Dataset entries
::::

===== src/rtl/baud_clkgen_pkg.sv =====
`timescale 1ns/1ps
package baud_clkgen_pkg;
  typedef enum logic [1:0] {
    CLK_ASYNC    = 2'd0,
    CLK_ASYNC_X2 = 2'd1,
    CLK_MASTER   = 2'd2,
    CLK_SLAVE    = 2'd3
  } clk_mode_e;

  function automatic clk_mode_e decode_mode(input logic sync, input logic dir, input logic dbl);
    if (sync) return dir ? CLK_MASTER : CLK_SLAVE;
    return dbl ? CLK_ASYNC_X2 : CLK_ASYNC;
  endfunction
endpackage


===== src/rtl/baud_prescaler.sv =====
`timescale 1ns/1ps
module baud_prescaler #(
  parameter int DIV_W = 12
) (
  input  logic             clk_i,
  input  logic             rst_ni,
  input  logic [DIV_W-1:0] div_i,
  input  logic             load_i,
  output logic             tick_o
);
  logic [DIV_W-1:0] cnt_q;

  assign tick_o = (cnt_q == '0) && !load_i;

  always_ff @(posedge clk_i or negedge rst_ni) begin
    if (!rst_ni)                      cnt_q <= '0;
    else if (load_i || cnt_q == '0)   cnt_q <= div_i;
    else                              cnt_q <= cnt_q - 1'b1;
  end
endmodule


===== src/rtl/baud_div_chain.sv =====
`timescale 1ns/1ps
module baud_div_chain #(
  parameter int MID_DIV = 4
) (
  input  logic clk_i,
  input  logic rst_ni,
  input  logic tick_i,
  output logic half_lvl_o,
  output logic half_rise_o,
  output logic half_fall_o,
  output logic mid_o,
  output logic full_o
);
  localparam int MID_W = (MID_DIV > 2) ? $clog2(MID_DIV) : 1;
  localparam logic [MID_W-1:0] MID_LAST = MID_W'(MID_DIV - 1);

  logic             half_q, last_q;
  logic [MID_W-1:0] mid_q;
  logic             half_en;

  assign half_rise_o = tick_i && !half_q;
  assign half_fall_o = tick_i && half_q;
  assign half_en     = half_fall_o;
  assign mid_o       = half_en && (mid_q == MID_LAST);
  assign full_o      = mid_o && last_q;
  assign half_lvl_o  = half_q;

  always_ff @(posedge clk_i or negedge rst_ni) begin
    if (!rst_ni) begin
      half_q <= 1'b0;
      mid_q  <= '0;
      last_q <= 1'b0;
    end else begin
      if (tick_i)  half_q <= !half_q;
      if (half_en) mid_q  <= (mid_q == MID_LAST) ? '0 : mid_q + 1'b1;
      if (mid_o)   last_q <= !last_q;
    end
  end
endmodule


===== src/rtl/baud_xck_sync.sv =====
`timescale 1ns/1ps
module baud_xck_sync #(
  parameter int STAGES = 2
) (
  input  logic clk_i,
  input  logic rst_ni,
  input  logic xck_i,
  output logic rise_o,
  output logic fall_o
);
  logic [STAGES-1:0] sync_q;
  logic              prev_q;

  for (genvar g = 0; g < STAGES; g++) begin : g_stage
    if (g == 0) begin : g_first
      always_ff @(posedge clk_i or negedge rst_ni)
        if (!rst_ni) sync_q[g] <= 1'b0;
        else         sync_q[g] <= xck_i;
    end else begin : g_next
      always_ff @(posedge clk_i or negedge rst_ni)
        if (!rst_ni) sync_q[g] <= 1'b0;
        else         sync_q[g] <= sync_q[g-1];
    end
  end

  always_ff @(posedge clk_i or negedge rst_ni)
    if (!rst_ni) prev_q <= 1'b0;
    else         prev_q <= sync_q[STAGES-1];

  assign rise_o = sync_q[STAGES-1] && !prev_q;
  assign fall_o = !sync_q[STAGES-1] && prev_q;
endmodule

::::

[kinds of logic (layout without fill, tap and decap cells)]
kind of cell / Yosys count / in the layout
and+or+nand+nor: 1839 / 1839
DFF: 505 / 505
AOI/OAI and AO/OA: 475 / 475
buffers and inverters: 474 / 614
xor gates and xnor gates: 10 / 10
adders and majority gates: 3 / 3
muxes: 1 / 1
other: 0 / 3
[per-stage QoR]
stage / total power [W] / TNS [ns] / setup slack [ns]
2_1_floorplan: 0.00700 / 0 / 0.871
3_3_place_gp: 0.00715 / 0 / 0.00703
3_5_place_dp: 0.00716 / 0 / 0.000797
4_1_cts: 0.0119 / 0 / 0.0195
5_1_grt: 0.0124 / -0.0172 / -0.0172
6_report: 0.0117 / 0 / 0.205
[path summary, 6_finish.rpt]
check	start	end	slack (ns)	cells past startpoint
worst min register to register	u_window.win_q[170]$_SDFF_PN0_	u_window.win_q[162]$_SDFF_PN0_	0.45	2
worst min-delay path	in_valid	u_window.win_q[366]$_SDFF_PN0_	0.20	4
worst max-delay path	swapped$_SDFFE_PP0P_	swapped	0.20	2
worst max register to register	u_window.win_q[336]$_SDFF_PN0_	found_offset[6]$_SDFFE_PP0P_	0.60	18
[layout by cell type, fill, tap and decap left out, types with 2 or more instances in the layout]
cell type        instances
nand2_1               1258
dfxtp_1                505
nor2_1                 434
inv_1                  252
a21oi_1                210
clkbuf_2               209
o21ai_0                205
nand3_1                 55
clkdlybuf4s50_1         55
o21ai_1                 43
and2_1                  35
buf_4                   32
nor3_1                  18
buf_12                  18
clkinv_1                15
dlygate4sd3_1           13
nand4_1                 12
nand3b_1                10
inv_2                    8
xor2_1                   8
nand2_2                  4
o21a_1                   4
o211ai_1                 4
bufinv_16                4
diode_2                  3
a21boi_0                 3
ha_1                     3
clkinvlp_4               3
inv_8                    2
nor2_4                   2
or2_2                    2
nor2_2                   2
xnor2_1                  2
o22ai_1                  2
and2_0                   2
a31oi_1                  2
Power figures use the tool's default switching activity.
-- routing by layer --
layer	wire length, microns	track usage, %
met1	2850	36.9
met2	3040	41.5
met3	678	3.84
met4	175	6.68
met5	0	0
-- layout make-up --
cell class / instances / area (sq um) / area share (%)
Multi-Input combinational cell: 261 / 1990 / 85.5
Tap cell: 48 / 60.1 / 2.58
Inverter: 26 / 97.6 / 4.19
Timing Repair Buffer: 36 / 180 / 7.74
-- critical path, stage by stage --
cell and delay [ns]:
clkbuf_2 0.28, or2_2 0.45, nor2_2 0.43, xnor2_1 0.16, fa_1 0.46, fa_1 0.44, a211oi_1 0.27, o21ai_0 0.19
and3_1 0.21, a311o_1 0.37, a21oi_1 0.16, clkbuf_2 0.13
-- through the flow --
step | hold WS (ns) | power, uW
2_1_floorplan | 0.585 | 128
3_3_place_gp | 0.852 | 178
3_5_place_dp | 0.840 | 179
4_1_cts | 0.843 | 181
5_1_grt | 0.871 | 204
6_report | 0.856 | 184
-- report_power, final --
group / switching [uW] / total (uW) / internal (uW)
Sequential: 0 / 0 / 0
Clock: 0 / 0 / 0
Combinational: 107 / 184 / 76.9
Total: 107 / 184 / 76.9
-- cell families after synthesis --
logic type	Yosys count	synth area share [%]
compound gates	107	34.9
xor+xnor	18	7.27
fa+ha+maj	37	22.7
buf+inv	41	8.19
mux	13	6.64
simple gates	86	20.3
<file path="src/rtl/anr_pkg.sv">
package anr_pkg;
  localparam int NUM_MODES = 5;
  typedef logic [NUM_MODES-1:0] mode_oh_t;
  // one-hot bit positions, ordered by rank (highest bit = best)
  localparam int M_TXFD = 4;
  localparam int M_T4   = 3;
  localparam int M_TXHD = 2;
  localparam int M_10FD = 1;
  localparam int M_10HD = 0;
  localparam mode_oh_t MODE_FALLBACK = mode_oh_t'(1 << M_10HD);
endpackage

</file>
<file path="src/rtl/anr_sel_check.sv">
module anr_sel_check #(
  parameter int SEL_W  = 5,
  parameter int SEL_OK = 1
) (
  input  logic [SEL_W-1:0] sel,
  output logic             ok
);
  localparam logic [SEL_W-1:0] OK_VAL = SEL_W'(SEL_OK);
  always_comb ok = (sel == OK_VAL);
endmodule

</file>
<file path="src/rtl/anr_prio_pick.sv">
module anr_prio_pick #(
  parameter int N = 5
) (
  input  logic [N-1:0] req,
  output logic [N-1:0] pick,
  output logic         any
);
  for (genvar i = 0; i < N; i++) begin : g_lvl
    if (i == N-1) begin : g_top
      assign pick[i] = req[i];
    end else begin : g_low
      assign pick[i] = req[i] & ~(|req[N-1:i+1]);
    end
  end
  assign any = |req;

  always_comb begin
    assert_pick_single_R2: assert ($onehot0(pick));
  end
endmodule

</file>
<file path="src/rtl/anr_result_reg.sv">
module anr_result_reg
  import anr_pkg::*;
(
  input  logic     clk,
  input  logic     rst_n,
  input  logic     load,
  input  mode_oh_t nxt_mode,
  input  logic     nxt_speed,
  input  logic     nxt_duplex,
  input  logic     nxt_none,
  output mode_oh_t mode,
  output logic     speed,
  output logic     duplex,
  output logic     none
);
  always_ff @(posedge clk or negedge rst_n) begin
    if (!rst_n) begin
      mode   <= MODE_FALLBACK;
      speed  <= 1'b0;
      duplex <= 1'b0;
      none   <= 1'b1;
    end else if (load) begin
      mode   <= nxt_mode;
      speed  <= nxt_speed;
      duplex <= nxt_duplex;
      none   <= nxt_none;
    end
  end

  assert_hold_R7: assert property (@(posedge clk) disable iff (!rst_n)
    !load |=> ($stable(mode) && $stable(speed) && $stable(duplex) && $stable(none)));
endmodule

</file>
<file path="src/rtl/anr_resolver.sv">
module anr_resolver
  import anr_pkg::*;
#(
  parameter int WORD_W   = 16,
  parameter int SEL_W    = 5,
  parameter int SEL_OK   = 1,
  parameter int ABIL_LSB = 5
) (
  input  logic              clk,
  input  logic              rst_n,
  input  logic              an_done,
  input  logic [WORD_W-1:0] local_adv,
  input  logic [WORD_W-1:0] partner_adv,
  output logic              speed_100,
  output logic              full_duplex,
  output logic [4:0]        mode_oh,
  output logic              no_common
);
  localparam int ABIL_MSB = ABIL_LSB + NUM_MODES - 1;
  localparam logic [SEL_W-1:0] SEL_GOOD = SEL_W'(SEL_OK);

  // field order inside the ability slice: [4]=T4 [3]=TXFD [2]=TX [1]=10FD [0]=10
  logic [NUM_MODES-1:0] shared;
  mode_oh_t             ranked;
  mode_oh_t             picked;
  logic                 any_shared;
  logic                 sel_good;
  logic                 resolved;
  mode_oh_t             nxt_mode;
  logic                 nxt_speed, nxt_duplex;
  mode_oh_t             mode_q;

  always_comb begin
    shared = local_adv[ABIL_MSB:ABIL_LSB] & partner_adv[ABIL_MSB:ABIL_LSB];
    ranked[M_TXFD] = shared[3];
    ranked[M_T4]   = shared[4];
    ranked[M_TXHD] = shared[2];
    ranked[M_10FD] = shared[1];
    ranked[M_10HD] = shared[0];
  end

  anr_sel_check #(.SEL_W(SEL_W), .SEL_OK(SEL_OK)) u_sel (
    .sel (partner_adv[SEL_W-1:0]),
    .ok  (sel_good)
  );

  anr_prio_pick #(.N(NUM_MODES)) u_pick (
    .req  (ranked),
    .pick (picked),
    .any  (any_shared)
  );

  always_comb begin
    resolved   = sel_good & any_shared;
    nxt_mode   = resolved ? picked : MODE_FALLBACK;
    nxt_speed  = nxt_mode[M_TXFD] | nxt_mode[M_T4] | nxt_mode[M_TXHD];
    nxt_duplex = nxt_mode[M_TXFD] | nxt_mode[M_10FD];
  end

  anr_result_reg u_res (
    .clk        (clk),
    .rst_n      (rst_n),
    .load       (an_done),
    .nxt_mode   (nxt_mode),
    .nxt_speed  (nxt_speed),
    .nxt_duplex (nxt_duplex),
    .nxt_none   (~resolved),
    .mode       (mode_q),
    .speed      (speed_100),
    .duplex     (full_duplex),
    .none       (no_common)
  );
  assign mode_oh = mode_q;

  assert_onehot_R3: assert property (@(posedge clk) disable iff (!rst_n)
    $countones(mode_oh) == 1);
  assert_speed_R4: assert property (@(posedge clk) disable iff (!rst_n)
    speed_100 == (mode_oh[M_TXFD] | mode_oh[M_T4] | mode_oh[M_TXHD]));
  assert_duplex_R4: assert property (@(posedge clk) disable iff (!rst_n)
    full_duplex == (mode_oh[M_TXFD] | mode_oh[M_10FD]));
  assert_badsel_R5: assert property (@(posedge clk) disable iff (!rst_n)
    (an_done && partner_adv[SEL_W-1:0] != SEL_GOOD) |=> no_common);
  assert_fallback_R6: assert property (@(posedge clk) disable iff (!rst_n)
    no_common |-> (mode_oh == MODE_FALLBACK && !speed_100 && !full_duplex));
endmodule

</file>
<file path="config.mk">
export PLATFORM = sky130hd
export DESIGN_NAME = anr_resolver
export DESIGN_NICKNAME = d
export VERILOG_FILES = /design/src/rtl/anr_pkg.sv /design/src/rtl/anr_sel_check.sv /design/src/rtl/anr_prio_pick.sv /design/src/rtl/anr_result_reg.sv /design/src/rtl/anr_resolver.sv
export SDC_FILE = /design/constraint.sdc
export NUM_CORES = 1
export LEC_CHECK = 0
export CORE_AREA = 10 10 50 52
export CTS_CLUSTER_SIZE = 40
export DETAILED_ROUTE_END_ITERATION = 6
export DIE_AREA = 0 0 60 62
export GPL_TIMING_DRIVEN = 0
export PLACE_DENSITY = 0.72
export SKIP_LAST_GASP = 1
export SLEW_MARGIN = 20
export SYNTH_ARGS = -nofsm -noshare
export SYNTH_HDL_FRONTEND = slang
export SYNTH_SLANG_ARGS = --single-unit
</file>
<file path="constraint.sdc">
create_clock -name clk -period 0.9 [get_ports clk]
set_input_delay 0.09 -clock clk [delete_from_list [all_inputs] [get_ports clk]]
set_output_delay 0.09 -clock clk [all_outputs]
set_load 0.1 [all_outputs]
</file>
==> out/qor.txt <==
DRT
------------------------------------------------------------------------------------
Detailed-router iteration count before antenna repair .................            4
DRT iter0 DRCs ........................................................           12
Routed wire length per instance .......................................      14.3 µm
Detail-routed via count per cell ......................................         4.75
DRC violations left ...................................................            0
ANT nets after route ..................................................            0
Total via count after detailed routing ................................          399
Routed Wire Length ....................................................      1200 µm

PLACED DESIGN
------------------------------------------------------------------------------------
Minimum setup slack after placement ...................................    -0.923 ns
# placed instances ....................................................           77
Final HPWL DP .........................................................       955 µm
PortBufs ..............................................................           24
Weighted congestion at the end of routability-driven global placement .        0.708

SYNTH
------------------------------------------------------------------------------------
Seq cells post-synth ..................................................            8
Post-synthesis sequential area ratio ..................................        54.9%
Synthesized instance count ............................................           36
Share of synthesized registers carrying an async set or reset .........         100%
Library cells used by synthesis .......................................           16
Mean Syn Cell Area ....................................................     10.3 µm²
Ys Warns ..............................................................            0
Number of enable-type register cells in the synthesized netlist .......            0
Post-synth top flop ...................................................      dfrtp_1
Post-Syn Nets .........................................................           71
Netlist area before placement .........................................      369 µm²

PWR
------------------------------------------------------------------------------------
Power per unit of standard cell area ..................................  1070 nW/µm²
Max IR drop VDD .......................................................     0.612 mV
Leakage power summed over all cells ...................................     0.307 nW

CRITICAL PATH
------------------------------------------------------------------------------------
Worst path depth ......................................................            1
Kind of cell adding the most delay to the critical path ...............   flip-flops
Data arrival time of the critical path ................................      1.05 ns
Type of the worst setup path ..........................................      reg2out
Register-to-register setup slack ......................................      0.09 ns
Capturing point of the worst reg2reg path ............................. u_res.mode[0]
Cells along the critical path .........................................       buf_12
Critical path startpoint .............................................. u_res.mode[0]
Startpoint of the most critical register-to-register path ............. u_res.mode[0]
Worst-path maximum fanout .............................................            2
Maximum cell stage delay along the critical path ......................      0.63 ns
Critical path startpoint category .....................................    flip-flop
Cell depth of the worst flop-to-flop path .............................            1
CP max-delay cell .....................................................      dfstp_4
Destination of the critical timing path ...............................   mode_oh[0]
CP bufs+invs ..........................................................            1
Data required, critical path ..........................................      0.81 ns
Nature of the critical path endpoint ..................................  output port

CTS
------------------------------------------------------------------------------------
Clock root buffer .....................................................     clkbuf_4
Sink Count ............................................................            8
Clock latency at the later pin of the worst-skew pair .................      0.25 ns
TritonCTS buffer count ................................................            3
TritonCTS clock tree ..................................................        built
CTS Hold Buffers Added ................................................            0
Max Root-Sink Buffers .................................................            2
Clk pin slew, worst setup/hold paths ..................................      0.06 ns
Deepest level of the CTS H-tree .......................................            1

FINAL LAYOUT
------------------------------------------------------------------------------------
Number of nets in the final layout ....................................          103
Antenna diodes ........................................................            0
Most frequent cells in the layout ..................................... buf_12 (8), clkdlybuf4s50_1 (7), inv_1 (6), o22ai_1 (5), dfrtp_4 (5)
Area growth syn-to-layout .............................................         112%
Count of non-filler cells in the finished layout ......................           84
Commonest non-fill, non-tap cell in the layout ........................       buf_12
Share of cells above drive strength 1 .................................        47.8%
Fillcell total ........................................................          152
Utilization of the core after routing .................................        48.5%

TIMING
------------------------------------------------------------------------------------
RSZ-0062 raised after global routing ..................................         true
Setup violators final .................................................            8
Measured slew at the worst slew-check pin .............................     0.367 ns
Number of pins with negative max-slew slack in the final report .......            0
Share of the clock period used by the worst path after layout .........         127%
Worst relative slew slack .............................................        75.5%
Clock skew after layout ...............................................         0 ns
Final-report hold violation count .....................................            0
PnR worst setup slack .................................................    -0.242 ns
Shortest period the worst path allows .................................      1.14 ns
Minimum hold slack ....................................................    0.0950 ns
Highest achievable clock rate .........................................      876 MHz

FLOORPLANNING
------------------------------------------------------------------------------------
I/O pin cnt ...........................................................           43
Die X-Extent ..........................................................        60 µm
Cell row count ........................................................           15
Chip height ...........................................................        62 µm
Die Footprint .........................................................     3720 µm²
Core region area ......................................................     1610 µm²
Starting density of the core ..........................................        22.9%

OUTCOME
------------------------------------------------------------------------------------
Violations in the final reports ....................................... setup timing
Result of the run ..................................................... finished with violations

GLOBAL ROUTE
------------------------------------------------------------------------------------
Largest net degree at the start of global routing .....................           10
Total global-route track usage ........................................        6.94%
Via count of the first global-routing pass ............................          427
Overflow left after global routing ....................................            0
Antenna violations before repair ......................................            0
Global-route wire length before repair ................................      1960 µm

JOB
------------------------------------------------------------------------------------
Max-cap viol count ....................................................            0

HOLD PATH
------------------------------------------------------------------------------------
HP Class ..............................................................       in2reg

::::

Required work
From the data above, output only the lines between the line containing "and+or+nand+nor: 1839 / 1839" and the line containing "[path summary, 6_finish.rpt]", inclusive, exactly as written.

Exercise output
and+or+nand+nor: 1839 / 1839
DFF: 505 / 505
AOI/OAI and AO/OA: 475 / 475
buffers and inverters: 474 / 614
xor gates and xnor gates: 10 / 10
adders and majority gates: 3 / 3
muxes: 1 / 1
other: 0 / 3
[per-stage QoR]
stage / total power [W] / TNS [ns] / setup slack [ns]
2_1_floorplan: 0.00700 / 0 / 0.871
3_3_place_gp: 0.00715 / 0 / 0.00703
3_5_place_dp: 0.00716 / 0 / 0.000797
4_1_cts: 0.0119 / 0 / 0.0195
5_1_grt: 0.0124 / -0.0172 / -0.0172
6_report: 0.0117 / 0 / 0.205
[path summary, 6_finish.rpt]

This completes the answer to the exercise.